Look at the red P in the equation. This is the proportion in one group and 1-P is the proportion in the other group.
If the split is 50% to 50%, then 1/[P x (1 – P)] is 4. But if the split is 2:1 (67% to 33%), then this value is 4.5. So, the MDE goes up by a factor of 6% (i.e., sqrt (4.5) / sqrt (4) = 1.06 ) demanding a larger effect.
A more fulsome treatment is here
If we look at the Zelsuvmi Trial 2, with 355 participants, the MDE for their 2:1 split would have been 31.3% and they didn’t get there with 30%. Had the trial been evenly split with exactly the same number of participants, the MDE would have been 29.7%, and they did exceed that.
Not only would they have exceeded the MDE using an even split, the 10% difference between treatment and control groups also would have been significant (p-value = 0.04).
Mind you, if these differences in sample size and group proportions will effect the outcome by being marginally worse or better than 0.05, it begs the question as to whether the dogmatic reliance on alpha=0.05 has much more than arbitrary meaning.
A better way
Can you combine the results of clinical trials? Why sure you can. And you can do it without a meta-analysis if the trial populations are homogenous.
Trail 2 by Novan wasn’t significant.
Or was it?
The results reported to the FDA showed three trial groups with different numbers of participants and different proportions of test and controls.

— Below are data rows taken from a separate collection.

This is an optimization exercise on Yosys and OpenROAD, whose aim is small area, a short achievable clock period and few clock cycles, not a production implementation. The RTL was checked by simulation tests, not by an equivalence proof against the original design. Power and IR drop assume default switching activity.

==> flow/design.v <==
module epdq_dither #(
    parameter MAX_W = 12
) (
    input  wire        clk,
    input  wire        rst,
    input  wire        start,
    input  wire [1:0]  cfg_op,
    input  wire [2:0]  cfg_mode,
    input  wire [5:0]  cfg_width,
    input  wire [7:0]  cfg_thr_grey,
    input  wire [15:0] cfg_thr3,
    input  wire [15:0] cfg_thr4,
    input  wire [23:0] cfg_margin,
    input  wire [23:0] cfg_color_red,
    input  wire [23:0] cfg_color_yel,
    input  wire        in_valid,
    output reg         in_ready,
    input  wire [7:0]  in_r,
    input  wire [7:0]  in_g,
    input  wire [7:0]  in_b,
    output reg         out_valid,
    input  wire        out_ready,
    output reg  [1:0]  out_sym,
    output reg  [7:0]  out_luma,
    output reg  [23:0] out_q
);
    localparam OP_DGREY  = 2'd1;
    localparam OP_DCOLOR = 2'd2;
    localparam M_BINARY = 3'd0;
    localparam M_BWR    = 3'd1;
    localparam M_BWY    = 3'd2;
    localparam M_BWYR   = 3'd3;
    localparam M_GRAY4  = 3'd4;
    localparam NE = MAX_W - 3;       
    reg [1:0]  op_q;
    reg [2:0]  mode_q;
    reg [3:0]  w_q;
    reg [7:0]  tg_q, l_q, c_q, my_q, mrb_q, mrg_q;
    reg [23:0] col2_q, red_q;
    always @(posedge clk) begin
        op_q   <= cfg_op;
        mode_q <= cfg_mode;
        w_q    <= cfg_width[3:0];
        tg_q   <= cfg_thr_grey;
        l_q    <= (cfg_mode == M_BWYR) ? cfg_thr4[7:0]  : cfg_thr3[7:0];
        c_q    <= (cfg_mode == M_BWYR) ? cfg_thr4[15:8] : cfg_thr3[15:8];
        my_q   <= cfg_margin[7:0];
        mrb_q  <= cfg_margin[15:8];
        mrg_q  <= cfg_margin[23:16];
        col2_q <= (cfg_mode == M_BWR) ? cfg_color_red : cfg_color_yel;
        red_q  <= cfg_color_red;
    end
    wire dgrey = (op_q == OP_DGREY);
    wire dith  = (op_q == OP_DGREY) || (op_q == OP_DCOLOR);
    wire w1    = (w_q == 4'd1);
    wire smw   = (w_q[3:2] == 2'b00);    
    function [23:0] symcol;
        input [1:0]  s;
        input [23:0] c2, c3;
        begin
            case (s)
                2'd0: symcol = 24'h000000;
                2'd1: symcol = 24'hFFFFFF;
                2'd2: symcol = c2;
                default: symcol = c3;
            endcase
        end
    endfunction
    function neg3;
        input [10:0] x, y, z;
        input ci;
        reg [10:0] s, c, t;
        begin
            s = x ^ y ^ z;
            c = {(x[9:0] & y[9:0]) | (x[9:0] & z[9:0]) | (y[9:0] & z[9:0]), ci};
            t = s + c;
            neg3 = t[10];
        end
    endfunction
    function gtm;
        input [7:0] a, b, m;
        begin
            gtm = ~neg3({3'b0, a}, ~{3'b0, b}, ~{3'b0, m}, 1'b1);
        end
    endfunction
    function ltl;
        input [7:0] r, g, b, t;
        reg [10:0] x, y, z, s, c;
        begin
            x = {3'b0, r};
            y = {2'b0, g, 1'b0};
            z = {3'b0, b};
            s = x ^ y ^ z;
            c = {(x[9:0] & y[9:0]) | (x[9:0] & z[9:0]) | (y[9:0] & z[9:0]), 1'b0};
            ltl = neg3(s, c, ~{1'b0, t, 2'b0}, 1'b1);
        end
    endfunction
    reg v1, vl, v2, c1, c2, bub;
    wire m2   = v2 & ~c2 & ~bub;         
    wire s2f  = smw ? ~v2 & ~bub : ~v2 | m2;
    wire ml   = vl & s2f;                
    wire m1   = v1 & (dgrey ? ~vl | ml : s2f);   
    wire ld2  = dgrey ? ml : m1;         
    wire fire = in_valid & in_ready;
    wire pop  = out_valid & out_ready;
    wire v1_n  = fire | (v1 & ~m1);
    wire vl_n  = dgrey & (m1 | (vl & ~ml));
    wire v2_n  = ld2 | (v2 & ~m2);
    wire deq   = c1 & (pop | ~out_valid);    
    wire ov_n  = (pop | ~out_valid) ? c1 : 1'b1;
    wire c1_n  = deq ? (c2 | m2) : (c1 | m2);
    wire c2_n  = deq ? (c2 & m2) : (c2 | (c1 & m2));
    wire bub_n = m2 & smw;
    wire m2_nn = v2_n & ~c2_n & ~bub_n;
    wire s2f_n = smw ? ~v2_n & ~bub_n : ~v2_n | m2_nn;
    wire rdy_n = ~v1_n | (dgrey ? ~vl_n | s2f_n : s2f_n);
    always @(posedge clk) begin
        if (rst) begin
            v1        <= 1'b0;
            vl        <= 1'b0;
            v2        <= 1'b0;
            out_valid <= 1'b0;
            c1        <= 1'b0;
            c2        <= 1'b0;
            bub       <= 1'b0;
            in_ready  <= 1'b1;
        end else begin
            v1        <= v1_n;
            vl        <= vl_n;
            v2        <= v2_n;
            out_valid <= ov_n;
            c1        <= c1_n;
            c2        <= c2_n;
            bub       <= bub_n;
            in_ready  <= rdy_n;
        end
    end
    wire s1_en = ~v1 | m1;
    reg [23:0] s1_px;
    always @(posedge clk)
        if (s1_en)
            s1_px <= {in_r, in_g, in_b};
    reg [3:0]  x;                
    reg        row0;             
    reg signed [7:0] h0, h1, h2;         
    reg signed [7:0] g0, g1, g2;         
    reg signed [7:0] a00, a01, a02;      
    reg signed [4:0] a10, a11, a12;      
    reg [NE-1:0] ptr;            
    wire rowend = (x == w_q - 4'd1);
    wire xp0    = (x == 4'd1) | w1;      
    wire [3:0] wrap_at = smw ? w_q - 4'd2 : w_q - 4'd4;
    wire [NE-1:0] ptr_n;
    genvar k;
    generate
        for (k = 0; k < NE; k = k + 1) begin : g_ptr
            if (k == 0) begin : g_p0
                assign ptr_n[k] = |(ptr & ({{(NE-1){1'b0}}, 1'b1} << wrap_at)) | (w_q[3:1] == 3'd0);
            end else begin : g_pk
                assign ptr_n[k] = ptr[k - 1] & (wrap_at != k - 1);
            end
        end
    endgenerate
    wire          fold = smw ? bub : m2;
    wire          rrow0 = row0 & ~(m2 & rowend);
    wire          prel  = m2 & ~smw & ~ld2;
    reg           pre;
    wire [26:0] ls_out;
    wire [26:0] ls_sel = (dith & ~rrow0) ? ls_out : 27'd0;
    wire signed [8:0] rr0 = w1 ? (dith ? {a00[7], a00} : 9'sd0) : $signed(ls_sel[8:0]);
    wire signed [8:0] rr1 = w1 ? (dith ? {a01[7], a01} : 9'sd0) : $signed(ls_sel[17:9]);
    wire signed [8:0] rr2 = w1 ? (dith ? {a02[7], a02} : 9'sd0) : $signed(ls_sel[26:18]);
    reg  signed [9:0] p0, p1, p2;
    wire signed [9:0] ra0 = pre ? p0 : {rr0[8], rr0};
    wire signed [9:0] ra1 = pre ? p1 : {rr1[8], rr1};
    wire signed [9:0] ra2 = pre ? p2 : {rr2[8], rr2};
    wire [9:0]  s1_s  = {1'b0, s1_px[15:8], 1'b0} + {2'b0, s1_px[23:16]} + {2'b0, s1_px[7:0]};
    reg  [7:0]  sl_l;
    always @(posedge clk)
        if (m1)
            sl_l <= s1_s[9:2];
    wire [17:0] sl_lr = {10'd0, sl_l} * 18'd171 + {ra0, 8'd0};
    always @(posedge clk) begin
        if (ld2) begin
            p0 <= dgrey ? $signed(sl_lr[17:8]) : $signed({2'b0, s1_px[23:16]}) + ra0;
            p1 <= $signed({2'b0, s1_px[15:8]}) + ra1;
            p2 <= $signed({2'b0, s1_px[7:0]}) + ra2;
        end else if (prel) begin
            p0 <= rr0;
            p1 <= rr1;
            p2 <= rr2;
        end
        if (start | ld2)
            pre <= 1'b0;
        else if (prel)
            pre <= 1'b1;
    end
    function [7:0] carried;
        input signed [9:0] p;
        input signed [7:0] hg;
        reg signed [12:0] s;
        begin
            s  = $signed({p, 3'b0}) + $signed({{2{hg[7]}}, hg, 3'b0}) - $signed({{5{hg[7]}}, hg});
            if (s[12])
                carried = 8'd0;
            else if (s[11])
                carried = 8'd255;
            else
                carried = s[10:3];
        end
    endfunction
    wire [7:0] v0 = carried(p0, g0);
    wire [7:0] vg = carried(p1, g1);
    wire [7:0] vb = carried(p2, g2);
    wire [9:0]  gs   = {1'b0, vg, 1'b0} + {2'b0, v0} + {2'b0, vb};
    wire [7:0]  gr   = gs[9:2];
    wire       grey  = ~ltl(v0, vg, vb, tg_q);
    wire       lowl  = ltl(v0, vg, vb, l_q);
    wire       r_gt_b = v0 > vb;
    wire       g_gt_b = vg > vb;
    wire is_red3 = gtm(v0, vb, mrb_q) && gtm(v0, vg, mrg_q);
    wire is_yel  = gtm(v0, vb, my_q)  && gtm(vg, vb, my_q);
    wire dark3   = lowl && (v0 < c_q);
    wire dark4   = lowl || (v0 < c_q && vg < c_q);
    reg [1:0] msym;
    always @(*) begin
        case (mode_q)
            M_BINARY: msym = {1'b0, grey};
            M_BWR:    msym = !r_gt_b ? {1'b0, grey} : dark3 ? 2'd0 : is_red3 ? 2'd2 : 2'd1;
            M_BWY:    msym = !(r_gt_b && g_gt_b) ? {1'b0, grey} : dark3 ? 2'd0 : is_yel ? 2'd2 : 2'd1;
            M_BWYR:   msym = !r_gt_b ? {1'b0, grey} : dark4 ? 2'd0 : is_red3 ? 2'd3 :
                             is_yel ? 2'd2 : 2'd1;
            M_GRAY4:  msym = gr[7:6];
            default:  msym = 2'd0;
        endcase
    end
    wire [1:0]  rsym  = dgrey ? {1'b0, v0[7]} : msym;
    wire [7:0]  rluma = dgrey ? v0 : gr;
    function [7:0] hsel;
        input [7:0] v;
        input [7:0] c2, c3;
        input [1:0] s;
        reg [8:0] d1, d2, d3;
        begin
            d1 = {1'b0, v} + 9'd257;
            d2 = {1'b0, v} - {1'b0, c2};
            d3 = {1'b0, v} - {1'b0, c3};
            hsel = ({8{s == 2'd0}} & {1'b0, v[7:1]}) |
                   ({8{s == 2'd1}} & d1[8:1]) |
                   ({8{s == 2'd2}} & d2[8:1]) |
                   ({8{s == 2'd3}} & d3[8:1]);
        end
    endfunction
    wire [7:0] hn0 = hsel(v0, col2_q[23:16], red_q[23:16], rsym);
    wire [7:0] hn1 = hsel(vg, col2_q[15:8],  red_q[15:8],  rsym);
    wire [7:0] hn2 = hsel(vb, col2_q[7:0],   red_q[7:0],   rsym);
    function [8:0] acc3;
        input signed [7:0] a;
        input signed [7:0] h;
        reg signed [11:0] t;
        begin
            t = {a[7], a, 3'b0} + {{4{h[7]}}, h} + {{3{h[7]}}, h, 1'b0};
            acc3 = t[11:3];
        end
    endfunction
    function [8:0] acc5;
        input signed [4:0] b;
        input signed [7:0] h;
        reg signed [11:0] t;
        begin
            t = {{4{b[4]}}, b, 3'b0} + {{4{h[7]}}, h} + {{2{h[7]}}, h, 2'b0};
            acc5 = t[11:3];
        end
    endfunction
    wire signed [7:0] hf0 = xp0 ? 8'sd0 : h0;
    wire signed [7:0] hf1 = xp0 ? 8'sd0 : h1;
    wire signed [7:0] hf2 = xp0 ? 8'sd0 : h2;
    wire signed [8:0] push0 = acc3(a00, hf0);
    wire signed [8:0] push1 = acc3(a01, hf1);
    wire signed [8:0] push2 = acc3(a02, hf2);
    wire signed [8:0] na00  = acc5(xp0 ? 5'sd0 : a10, h0);
    wire signed [8:0] na01  = acc5(xp0 ? 5'sd0 : a11, h1);
    wire signed [8:0] na02  = acc5(xp0 ? 5'sd0 : a12, h2);
    wire [26:0] push = {push2, push1, push0};
    always @(posedge clk) begin
        if (start) begin
            x    <= 4'd0;
            row0 <= 1'b1;
            h0 <= 8'sd0; h1 <= 8'sd0; h2 <= 8'sd0;
            g0 <= 8'sd0; g1 <= 8'sd0; g2 <= 8'sd0;
            a00 <= 8'sd0; a01 <= 8'sd0; a02 <= 8'sd0;
            a10 <= 5'sd0; a11 <= 5'sd0; a12 <= 5'sd0;
            ptr <= {{(NE-1){1'b0}}, 1'b1};
        end else begin
            if (m2) begin
                x    <= rowend ? 4'd0 : x + 4'd1;
                if (rowend)
                    row0 <= 1'b0;
                h0 <= hn0; h1 <= hn1; h2 <= hn2;
                g0 <= (dith & ~rowend) ? hn0 : 8'sd0;
                g1 <= (dith & ~rowend) ? hn1 : 8'sd0;
                g2 <= (dith & ~rowend) ? hn2 : 8'sd0;
            end
            if (fold) begin
                a00 <= na00[7:0]; a01 <= na01[7:0]; a02 <= na02[7:0];
                a10 <= h0[7:3]; a11 <= h1[7:3]; a12 <= h2[7:3];
                ptr <= ptr_n;
            end
        end
    end
    wire [26:0] ls_terms [0:NE-1];
    generate
        for (k = 0; k < NE; k = k + 1) begin : g_ls
            reg [26:0] st;
            always @(posedge clk)
                if (fold & ptr[k])
                    st <= push;
            if (k == 0) begin : g_first
                assign ls_terms[k] = ptr[k] ? st : 27'd0;
            end else begin : g_next
                assign ls_terms[k] = ls_terms[k - 1] | (ptr[k] ? st : 27'd0);
            end
        end
    endgenerate
    assign ls_out = ls_terms[NE - 1];
    reg [1:0] k1_sym, k2_sym;
    reg [7:0] k1_luma, k2_luma;
    always @(posedge clk) begin
        if (pop | ~out_valid) begin
            out_sym  <= k1_sym;
            out_luma <= k1_luma;
            out_q    <= symcol(k1_sym, col2_q, red_q);
        end
        if (deq | ~c1) begin
            k1_sym  <= (deq & c2) ? k2_sym : rsym;
            k1_luma <= (deq & c2) ? k2_luma : rluma;
        end
        if (m2) begin
            k2_sym  <= rsym;
            k2_luma <= rluma;
        end
    end
endmodule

But there’s nothing to suggest that the participants in these multi-center trials weren’t cross-sectionally the same. Indeed, they are declared to be the same.
This is a balls-in-urns problem.
The parametric z-test that is regularly applied to proportions is typically used. Since the z-distribution is Gaussian-normal, it’s a best-fit when the proportions are closest to 50%. Similarly, in terms of measuring the differences in proportions, the closer those differences are to each other, the more there can be a slip away from normality.
But this can be circumvented by just randomly subdividing the total population of “cured” and “uncured” into the three trials, and then randomly subdividing those into the sizes of the test and control groups.
Six urns of the sizes in the three clinical trials and their respective test/control splits. Then ask, how often in 10,000 such permutations is there a difference in “cured” between test and control that is as great or greater than that seen in the observed data.
Easy enough to code in Python. Which I did.
For Trial 1, evenly split 444:447, no randomization achieved the same difference, so p < 0.0001.
For Trial 3 , unevenly split ~235:117, p=0.313, not significant.
But here’s the kicker, for Trial 2, not found to be significant using the parametric z-test, when using this randomization approach it is significant at p = 0.0272. That is, only 272 of 10,000 randomizations achieved a difference as great or greater than that seen in the observed data. Even if you just apply this approach to Trial 2 on its own, the p-value is 0.0337.
Now… whether FDA would accept this approach is another matter.